> What you will do
Only the lines of the data holding the string "stage" need to be returned.

(Beginning of Stored data)

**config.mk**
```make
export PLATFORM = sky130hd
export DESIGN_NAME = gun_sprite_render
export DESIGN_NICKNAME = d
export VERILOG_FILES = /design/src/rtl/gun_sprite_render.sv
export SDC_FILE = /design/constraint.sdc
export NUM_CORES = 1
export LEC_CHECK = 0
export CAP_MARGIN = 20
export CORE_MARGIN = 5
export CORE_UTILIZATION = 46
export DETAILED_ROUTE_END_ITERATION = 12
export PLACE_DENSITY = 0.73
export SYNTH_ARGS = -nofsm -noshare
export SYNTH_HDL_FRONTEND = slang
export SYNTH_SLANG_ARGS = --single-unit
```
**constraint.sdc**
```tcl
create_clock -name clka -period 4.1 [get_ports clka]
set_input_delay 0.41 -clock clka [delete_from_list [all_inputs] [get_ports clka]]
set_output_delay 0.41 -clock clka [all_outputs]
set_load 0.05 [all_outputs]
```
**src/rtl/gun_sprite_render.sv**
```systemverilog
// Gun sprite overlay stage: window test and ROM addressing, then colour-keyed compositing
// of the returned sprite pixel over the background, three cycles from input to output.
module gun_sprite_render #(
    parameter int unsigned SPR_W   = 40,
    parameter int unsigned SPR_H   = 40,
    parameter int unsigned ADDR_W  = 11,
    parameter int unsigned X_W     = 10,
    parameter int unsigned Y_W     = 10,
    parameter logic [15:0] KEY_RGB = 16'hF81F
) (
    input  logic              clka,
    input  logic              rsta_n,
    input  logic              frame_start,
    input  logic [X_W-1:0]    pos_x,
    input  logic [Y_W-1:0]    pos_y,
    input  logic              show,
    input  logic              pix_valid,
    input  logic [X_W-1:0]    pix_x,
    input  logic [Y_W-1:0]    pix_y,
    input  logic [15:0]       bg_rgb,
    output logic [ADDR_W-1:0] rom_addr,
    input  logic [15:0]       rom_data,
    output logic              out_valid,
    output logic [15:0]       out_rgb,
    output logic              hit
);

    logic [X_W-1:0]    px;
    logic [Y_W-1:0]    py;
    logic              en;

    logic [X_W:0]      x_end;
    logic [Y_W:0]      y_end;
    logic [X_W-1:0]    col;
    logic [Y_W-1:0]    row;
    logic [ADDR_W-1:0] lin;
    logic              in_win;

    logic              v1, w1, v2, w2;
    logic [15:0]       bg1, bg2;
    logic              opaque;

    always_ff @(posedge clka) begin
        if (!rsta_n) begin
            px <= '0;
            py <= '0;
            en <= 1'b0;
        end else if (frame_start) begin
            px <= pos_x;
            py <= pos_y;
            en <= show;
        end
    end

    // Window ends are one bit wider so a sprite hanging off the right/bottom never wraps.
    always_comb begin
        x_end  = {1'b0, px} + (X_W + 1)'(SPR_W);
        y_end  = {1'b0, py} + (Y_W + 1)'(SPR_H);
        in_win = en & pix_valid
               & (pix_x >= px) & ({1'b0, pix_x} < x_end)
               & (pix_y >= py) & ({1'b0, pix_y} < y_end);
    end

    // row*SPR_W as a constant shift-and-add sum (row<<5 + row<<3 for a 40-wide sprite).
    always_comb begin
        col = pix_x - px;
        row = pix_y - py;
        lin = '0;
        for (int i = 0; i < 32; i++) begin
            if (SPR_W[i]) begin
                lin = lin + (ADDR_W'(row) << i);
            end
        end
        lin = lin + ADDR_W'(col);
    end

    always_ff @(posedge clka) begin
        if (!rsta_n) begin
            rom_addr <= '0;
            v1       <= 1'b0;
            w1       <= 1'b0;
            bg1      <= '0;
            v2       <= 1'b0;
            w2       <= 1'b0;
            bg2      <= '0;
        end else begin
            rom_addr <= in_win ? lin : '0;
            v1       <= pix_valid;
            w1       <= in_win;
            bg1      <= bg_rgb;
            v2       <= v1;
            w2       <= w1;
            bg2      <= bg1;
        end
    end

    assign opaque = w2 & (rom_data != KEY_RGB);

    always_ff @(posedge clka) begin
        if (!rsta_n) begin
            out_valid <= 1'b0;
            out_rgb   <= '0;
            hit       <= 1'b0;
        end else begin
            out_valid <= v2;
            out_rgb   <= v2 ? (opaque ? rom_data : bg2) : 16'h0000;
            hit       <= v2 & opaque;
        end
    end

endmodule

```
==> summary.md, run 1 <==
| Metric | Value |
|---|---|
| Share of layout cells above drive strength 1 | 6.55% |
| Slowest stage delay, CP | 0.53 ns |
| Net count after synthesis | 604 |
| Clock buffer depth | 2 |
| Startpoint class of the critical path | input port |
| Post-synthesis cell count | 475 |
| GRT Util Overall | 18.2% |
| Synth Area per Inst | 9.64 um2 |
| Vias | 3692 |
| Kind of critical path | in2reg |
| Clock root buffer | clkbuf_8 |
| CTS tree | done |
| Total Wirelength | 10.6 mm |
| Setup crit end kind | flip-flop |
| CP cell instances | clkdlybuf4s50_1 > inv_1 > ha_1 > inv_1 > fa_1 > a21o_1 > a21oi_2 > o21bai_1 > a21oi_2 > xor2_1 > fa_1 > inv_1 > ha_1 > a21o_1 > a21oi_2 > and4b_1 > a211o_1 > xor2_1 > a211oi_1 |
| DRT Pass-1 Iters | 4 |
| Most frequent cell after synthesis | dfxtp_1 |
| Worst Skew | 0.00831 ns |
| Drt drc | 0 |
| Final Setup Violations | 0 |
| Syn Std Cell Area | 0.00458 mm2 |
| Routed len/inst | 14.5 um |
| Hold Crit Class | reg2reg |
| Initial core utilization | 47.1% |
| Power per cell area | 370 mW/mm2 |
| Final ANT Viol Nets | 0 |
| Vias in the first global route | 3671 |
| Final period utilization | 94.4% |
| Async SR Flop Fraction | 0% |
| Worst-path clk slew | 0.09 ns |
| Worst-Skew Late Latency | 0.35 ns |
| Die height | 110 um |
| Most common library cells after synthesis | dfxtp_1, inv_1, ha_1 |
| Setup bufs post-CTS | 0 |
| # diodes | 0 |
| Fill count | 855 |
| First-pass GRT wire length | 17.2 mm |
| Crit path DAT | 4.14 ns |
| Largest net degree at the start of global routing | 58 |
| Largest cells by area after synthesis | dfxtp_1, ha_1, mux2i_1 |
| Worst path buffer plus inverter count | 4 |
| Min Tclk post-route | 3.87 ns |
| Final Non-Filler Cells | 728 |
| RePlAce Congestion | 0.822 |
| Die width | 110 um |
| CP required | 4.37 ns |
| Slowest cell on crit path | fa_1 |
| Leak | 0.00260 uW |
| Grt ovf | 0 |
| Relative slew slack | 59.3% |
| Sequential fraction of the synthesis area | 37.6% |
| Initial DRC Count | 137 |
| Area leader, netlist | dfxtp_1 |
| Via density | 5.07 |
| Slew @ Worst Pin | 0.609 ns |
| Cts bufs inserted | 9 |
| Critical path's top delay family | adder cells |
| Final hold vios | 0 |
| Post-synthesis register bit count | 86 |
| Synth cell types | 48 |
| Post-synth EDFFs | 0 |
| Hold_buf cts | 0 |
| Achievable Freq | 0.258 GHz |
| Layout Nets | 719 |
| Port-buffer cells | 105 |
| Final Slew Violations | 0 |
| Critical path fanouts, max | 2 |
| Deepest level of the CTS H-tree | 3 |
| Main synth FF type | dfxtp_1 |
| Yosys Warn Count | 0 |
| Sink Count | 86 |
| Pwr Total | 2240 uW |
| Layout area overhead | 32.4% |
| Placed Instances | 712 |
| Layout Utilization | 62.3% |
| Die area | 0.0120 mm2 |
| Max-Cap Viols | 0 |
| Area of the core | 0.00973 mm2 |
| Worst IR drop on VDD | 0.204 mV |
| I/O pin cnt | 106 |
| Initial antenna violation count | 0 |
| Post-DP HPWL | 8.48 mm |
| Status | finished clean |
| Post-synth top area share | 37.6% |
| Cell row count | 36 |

(End of Stored data)

> Written answer
// Gun sprite overlay stage: window test and ROM addressing, then colour-keyed compositing
| Slowest stage delay, CP | 0.53 ns |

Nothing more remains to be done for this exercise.